Go through the records and copy each line where the string "with" occurs.

(Records excerpted from a collection)
Start of Block

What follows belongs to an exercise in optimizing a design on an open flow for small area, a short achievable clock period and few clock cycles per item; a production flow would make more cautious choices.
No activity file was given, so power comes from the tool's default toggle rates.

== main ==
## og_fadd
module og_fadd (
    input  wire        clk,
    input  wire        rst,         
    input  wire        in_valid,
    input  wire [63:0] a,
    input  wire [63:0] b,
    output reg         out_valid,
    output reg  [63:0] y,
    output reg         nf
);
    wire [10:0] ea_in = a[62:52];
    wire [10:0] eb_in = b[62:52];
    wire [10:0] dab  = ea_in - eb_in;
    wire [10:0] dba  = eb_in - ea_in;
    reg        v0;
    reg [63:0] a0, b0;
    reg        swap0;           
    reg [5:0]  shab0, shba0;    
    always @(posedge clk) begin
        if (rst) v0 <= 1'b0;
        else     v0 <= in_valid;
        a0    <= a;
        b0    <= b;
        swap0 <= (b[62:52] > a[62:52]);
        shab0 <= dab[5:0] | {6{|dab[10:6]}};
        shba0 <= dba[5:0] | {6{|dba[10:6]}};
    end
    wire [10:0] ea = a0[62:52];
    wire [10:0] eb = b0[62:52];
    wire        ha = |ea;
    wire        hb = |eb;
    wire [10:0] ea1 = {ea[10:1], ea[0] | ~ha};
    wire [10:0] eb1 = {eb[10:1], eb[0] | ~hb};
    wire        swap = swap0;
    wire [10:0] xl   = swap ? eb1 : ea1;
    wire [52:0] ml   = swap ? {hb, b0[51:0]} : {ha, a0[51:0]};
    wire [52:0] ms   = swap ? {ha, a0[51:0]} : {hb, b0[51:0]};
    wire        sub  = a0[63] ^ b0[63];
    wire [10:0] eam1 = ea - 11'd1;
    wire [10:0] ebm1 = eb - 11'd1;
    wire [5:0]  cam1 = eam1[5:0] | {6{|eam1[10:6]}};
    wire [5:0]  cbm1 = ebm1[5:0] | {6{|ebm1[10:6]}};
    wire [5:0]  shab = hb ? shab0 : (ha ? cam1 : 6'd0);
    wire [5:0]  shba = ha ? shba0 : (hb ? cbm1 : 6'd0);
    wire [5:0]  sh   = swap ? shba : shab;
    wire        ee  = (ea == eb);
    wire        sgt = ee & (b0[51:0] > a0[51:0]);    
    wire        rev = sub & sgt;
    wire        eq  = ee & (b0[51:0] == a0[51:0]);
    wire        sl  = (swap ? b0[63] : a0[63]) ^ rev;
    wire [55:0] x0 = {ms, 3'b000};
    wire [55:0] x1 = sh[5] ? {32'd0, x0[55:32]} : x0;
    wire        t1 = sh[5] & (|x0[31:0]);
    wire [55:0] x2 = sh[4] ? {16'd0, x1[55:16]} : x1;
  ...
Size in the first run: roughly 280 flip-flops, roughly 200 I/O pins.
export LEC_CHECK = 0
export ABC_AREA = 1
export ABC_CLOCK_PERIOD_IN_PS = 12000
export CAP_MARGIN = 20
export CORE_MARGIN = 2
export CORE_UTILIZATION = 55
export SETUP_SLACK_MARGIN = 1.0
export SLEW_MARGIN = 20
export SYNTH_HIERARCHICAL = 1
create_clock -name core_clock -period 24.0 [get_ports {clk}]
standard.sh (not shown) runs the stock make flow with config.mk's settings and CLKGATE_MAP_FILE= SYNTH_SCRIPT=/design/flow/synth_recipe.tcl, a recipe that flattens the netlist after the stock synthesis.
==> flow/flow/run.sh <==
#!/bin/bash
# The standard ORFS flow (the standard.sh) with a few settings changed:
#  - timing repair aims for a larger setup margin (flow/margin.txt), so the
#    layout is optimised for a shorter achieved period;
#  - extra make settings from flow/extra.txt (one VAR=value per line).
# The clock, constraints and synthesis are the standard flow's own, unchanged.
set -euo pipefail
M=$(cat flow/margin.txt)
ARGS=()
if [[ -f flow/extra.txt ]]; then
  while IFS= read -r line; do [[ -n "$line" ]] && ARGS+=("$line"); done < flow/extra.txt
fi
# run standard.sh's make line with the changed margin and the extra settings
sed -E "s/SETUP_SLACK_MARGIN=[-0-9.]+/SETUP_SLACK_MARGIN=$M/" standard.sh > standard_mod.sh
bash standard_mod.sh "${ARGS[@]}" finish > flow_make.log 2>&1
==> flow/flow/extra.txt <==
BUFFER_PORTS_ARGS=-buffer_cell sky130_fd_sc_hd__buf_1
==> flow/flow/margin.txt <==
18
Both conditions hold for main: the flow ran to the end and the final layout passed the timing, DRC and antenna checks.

End of Block

* **REPLY**:
standard.sh (not shown) runs the stock make flow with config.mk's settings and CLKGATE_MAP_FILE= SYNTH_SCRIPT=/design/flow/synth_recipe.tcl, a recipe that flattens the netlist after the stock synthesis.
# The standard ORFS flow (the standard.sh) with a few settings changed:
# run standard.sh's make line with the changed margin and the extra settings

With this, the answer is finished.